• Task prompt: Where a line below includes the word "after", copy that line.

+++ Records for the exercise +++

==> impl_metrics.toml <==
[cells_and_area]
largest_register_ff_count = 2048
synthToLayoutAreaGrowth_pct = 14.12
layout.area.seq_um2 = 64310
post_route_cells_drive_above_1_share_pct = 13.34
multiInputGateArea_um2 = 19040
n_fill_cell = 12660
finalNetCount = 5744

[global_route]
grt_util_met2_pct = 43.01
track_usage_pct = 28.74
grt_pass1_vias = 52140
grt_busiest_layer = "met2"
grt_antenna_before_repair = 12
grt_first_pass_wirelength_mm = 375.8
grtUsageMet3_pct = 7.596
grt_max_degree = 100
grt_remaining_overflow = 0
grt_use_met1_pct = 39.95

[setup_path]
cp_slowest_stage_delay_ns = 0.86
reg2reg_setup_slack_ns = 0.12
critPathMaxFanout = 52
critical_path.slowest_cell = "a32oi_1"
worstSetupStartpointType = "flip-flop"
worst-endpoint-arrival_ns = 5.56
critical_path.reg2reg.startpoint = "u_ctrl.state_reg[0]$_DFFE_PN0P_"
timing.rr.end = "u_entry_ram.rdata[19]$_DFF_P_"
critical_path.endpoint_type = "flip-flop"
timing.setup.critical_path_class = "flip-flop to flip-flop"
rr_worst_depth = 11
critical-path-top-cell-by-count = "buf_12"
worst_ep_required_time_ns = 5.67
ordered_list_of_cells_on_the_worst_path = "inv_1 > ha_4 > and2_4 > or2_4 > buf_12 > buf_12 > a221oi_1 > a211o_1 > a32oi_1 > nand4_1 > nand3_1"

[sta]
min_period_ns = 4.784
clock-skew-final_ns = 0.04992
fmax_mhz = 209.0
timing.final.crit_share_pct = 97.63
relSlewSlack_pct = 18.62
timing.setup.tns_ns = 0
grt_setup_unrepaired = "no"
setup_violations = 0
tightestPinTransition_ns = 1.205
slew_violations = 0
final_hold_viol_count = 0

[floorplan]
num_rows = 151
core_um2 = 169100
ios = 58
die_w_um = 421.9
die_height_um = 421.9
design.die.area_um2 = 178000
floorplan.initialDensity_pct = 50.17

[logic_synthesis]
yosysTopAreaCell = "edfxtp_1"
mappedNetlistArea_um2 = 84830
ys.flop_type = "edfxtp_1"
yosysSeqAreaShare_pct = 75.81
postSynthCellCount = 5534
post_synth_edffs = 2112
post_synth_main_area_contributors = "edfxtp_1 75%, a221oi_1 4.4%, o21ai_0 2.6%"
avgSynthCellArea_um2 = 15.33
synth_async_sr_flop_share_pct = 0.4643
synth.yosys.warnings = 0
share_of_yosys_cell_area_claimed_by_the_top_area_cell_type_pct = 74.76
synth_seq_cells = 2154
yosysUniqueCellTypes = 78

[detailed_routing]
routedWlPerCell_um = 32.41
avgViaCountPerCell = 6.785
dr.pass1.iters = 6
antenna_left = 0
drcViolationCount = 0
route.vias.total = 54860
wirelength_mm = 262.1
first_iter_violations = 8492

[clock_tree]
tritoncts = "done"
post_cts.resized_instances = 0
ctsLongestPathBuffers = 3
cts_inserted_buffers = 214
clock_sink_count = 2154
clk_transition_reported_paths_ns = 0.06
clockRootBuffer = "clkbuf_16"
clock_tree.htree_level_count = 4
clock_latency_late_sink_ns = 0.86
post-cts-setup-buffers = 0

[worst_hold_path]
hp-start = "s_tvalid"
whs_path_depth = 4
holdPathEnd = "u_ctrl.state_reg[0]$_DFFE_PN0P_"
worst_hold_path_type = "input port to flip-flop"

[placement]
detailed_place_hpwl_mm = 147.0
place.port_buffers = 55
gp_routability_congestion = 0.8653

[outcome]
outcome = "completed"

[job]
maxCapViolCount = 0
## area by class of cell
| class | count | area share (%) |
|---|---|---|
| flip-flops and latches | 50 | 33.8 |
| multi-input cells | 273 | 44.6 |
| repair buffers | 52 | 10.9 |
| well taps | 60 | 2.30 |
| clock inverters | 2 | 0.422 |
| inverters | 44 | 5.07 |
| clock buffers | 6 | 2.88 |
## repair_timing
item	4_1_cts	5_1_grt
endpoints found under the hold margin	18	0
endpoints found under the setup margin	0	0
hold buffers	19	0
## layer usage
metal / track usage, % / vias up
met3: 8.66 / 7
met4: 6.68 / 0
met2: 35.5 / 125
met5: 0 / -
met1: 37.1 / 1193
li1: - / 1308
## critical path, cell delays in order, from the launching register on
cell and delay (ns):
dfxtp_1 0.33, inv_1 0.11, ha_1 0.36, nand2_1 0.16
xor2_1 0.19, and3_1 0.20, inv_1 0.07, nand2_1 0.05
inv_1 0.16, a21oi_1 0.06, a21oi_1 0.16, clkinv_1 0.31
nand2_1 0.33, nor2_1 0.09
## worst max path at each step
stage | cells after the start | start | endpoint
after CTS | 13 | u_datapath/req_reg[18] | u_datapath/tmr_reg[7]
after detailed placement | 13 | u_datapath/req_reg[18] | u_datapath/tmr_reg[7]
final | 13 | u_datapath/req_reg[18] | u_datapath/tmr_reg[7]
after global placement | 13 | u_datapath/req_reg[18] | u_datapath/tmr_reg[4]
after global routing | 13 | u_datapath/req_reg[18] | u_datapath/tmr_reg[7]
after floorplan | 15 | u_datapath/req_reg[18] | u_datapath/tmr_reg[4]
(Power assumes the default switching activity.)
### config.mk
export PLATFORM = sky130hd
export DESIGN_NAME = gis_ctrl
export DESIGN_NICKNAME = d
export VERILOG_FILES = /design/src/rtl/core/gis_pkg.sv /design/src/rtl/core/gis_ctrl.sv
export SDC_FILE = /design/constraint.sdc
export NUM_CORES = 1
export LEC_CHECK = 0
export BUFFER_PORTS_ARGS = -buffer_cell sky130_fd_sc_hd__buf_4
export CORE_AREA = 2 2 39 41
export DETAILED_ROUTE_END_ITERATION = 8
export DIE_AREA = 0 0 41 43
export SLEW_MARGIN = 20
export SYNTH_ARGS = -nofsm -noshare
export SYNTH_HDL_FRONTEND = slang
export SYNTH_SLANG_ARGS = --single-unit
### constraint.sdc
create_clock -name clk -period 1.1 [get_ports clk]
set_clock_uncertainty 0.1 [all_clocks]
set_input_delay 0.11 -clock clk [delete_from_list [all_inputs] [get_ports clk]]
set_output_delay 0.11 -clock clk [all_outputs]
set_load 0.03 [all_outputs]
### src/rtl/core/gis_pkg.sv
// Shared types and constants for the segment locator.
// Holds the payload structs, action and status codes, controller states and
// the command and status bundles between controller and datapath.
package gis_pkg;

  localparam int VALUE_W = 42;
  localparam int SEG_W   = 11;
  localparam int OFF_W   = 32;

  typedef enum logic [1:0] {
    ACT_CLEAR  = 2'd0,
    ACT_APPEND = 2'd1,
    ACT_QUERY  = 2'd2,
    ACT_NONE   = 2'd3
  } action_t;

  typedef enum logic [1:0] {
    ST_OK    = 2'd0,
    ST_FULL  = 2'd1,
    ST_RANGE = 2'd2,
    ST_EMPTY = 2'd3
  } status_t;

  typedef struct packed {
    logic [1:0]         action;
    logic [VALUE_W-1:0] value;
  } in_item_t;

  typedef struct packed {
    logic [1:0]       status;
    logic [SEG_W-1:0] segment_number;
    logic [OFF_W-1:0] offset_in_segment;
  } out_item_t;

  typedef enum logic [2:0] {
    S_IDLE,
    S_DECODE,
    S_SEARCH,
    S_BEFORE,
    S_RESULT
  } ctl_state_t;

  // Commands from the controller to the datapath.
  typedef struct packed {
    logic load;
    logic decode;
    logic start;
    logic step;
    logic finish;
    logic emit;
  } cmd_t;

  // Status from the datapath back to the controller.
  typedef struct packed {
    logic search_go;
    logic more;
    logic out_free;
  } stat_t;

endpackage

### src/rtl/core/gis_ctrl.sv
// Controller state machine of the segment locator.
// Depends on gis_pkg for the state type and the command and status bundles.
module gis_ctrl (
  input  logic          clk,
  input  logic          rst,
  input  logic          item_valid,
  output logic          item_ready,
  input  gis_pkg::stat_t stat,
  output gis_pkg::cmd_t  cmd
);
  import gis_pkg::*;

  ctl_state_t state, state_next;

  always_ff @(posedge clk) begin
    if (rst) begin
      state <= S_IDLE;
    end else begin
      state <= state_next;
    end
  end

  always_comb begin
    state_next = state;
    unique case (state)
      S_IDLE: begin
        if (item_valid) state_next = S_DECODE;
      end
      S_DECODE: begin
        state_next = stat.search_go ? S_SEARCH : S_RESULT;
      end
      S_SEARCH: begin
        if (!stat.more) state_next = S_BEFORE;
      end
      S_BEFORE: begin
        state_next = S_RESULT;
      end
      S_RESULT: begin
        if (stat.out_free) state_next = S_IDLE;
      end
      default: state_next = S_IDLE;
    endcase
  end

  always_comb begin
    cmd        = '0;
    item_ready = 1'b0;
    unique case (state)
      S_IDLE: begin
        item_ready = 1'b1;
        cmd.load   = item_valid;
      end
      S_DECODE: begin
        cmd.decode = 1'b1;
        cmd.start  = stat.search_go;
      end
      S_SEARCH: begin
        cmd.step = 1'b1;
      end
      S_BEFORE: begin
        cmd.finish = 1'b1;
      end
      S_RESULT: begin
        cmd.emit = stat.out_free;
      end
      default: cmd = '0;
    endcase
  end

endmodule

+++
+++ Records for the exercise +++

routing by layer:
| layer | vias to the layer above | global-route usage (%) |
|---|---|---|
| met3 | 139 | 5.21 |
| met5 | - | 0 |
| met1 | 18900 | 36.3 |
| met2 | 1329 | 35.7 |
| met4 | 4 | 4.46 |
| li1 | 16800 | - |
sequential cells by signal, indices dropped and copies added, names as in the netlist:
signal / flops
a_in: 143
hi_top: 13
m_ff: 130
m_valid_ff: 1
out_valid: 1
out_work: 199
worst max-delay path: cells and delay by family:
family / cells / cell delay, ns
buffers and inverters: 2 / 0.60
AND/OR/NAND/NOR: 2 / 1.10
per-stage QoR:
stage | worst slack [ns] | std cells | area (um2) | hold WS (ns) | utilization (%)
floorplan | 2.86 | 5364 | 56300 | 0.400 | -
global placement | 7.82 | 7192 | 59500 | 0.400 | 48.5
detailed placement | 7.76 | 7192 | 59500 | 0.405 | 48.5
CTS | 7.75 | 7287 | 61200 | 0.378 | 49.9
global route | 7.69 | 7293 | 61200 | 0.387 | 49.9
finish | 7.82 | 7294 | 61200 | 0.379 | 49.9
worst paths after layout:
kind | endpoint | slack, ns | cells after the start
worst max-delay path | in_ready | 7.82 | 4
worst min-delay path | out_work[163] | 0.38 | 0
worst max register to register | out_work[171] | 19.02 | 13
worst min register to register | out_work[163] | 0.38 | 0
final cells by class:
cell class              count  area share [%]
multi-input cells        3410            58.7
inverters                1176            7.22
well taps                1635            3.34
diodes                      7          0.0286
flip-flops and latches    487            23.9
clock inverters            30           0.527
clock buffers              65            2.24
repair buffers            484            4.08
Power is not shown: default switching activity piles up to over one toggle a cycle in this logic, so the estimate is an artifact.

+++
+++ Records for the exercise +++

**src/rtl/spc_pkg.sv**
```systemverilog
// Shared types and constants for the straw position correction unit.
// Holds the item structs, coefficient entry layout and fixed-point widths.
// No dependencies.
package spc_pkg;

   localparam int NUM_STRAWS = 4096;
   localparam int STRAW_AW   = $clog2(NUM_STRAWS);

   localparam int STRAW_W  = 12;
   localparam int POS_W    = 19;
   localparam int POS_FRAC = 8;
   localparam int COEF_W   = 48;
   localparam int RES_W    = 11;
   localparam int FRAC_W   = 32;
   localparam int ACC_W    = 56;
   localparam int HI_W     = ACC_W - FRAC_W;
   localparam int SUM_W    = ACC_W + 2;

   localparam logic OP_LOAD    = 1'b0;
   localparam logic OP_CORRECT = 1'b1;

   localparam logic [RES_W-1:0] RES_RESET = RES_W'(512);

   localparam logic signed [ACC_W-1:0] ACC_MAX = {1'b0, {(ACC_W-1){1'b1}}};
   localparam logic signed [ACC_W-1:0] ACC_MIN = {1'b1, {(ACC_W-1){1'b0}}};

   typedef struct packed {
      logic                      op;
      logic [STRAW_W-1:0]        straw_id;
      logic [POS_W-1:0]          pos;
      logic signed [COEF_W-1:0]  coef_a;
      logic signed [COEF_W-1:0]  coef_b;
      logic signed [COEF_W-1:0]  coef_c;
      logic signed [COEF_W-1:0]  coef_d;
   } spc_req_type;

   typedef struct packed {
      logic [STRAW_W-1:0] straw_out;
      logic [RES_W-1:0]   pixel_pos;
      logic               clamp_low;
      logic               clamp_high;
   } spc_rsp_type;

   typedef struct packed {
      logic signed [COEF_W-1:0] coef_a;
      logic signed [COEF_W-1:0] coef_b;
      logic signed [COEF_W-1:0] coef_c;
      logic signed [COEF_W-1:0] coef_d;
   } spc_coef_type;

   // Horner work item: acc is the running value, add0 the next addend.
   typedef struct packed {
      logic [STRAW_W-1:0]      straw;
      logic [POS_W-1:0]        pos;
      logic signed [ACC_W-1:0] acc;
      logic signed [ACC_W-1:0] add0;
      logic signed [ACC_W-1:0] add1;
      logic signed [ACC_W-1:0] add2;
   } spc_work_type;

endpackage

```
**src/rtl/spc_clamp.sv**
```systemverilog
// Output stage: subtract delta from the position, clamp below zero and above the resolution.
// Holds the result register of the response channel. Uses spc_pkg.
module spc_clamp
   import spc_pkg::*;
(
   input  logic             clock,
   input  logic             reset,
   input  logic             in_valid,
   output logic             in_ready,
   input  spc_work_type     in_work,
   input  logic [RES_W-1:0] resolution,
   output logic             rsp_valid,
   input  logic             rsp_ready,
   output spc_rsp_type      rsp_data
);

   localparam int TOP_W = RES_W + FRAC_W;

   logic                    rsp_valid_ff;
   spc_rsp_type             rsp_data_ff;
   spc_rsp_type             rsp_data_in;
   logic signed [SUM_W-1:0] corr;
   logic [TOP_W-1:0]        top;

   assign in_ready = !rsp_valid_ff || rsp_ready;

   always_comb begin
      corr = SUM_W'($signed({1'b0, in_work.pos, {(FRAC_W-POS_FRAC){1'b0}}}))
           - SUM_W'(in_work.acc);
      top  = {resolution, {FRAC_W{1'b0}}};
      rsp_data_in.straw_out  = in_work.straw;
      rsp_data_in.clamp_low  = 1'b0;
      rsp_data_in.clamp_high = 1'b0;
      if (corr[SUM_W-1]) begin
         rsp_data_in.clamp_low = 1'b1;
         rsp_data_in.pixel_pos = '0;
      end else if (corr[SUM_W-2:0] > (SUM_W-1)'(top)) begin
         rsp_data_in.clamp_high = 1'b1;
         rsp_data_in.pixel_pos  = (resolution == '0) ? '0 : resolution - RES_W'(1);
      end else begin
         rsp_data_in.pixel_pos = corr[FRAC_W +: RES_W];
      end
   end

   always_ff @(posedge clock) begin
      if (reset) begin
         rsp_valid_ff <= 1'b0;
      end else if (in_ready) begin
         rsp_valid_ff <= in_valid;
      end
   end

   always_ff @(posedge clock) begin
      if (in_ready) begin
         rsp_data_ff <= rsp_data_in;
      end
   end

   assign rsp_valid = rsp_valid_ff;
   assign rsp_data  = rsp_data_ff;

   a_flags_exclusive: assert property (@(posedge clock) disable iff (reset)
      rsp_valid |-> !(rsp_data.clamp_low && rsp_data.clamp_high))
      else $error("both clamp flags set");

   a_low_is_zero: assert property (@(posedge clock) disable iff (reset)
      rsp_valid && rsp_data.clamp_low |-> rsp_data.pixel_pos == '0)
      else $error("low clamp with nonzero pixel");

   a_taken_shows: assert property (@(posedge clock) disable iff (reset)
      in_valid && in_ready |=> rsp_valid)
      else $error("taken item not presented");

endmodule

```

+++

• Answer space:
stage | cells after the start | start | endpoint
after CTS | 13 | u_datapath/req_reg[18] | u_datapath/tmr_reg[7]
after detailed placement | 13 | u_datapath/req_reg[18] | u_datapath/tmr_reg[7]
after global placement | 13 | u_datapath/req_reg[18] | u_datapath/tmr_reg[4]
after global routing | 13 | u_datapath/req_reg[18] | u_datapath/tmr_reg[7]
after floorplan | 15 | u_datapath/req_reg[18] | u_datapath/tmr_reg[4]
worst paths after layout:
kind | endpoint | slack, ns | cells after the start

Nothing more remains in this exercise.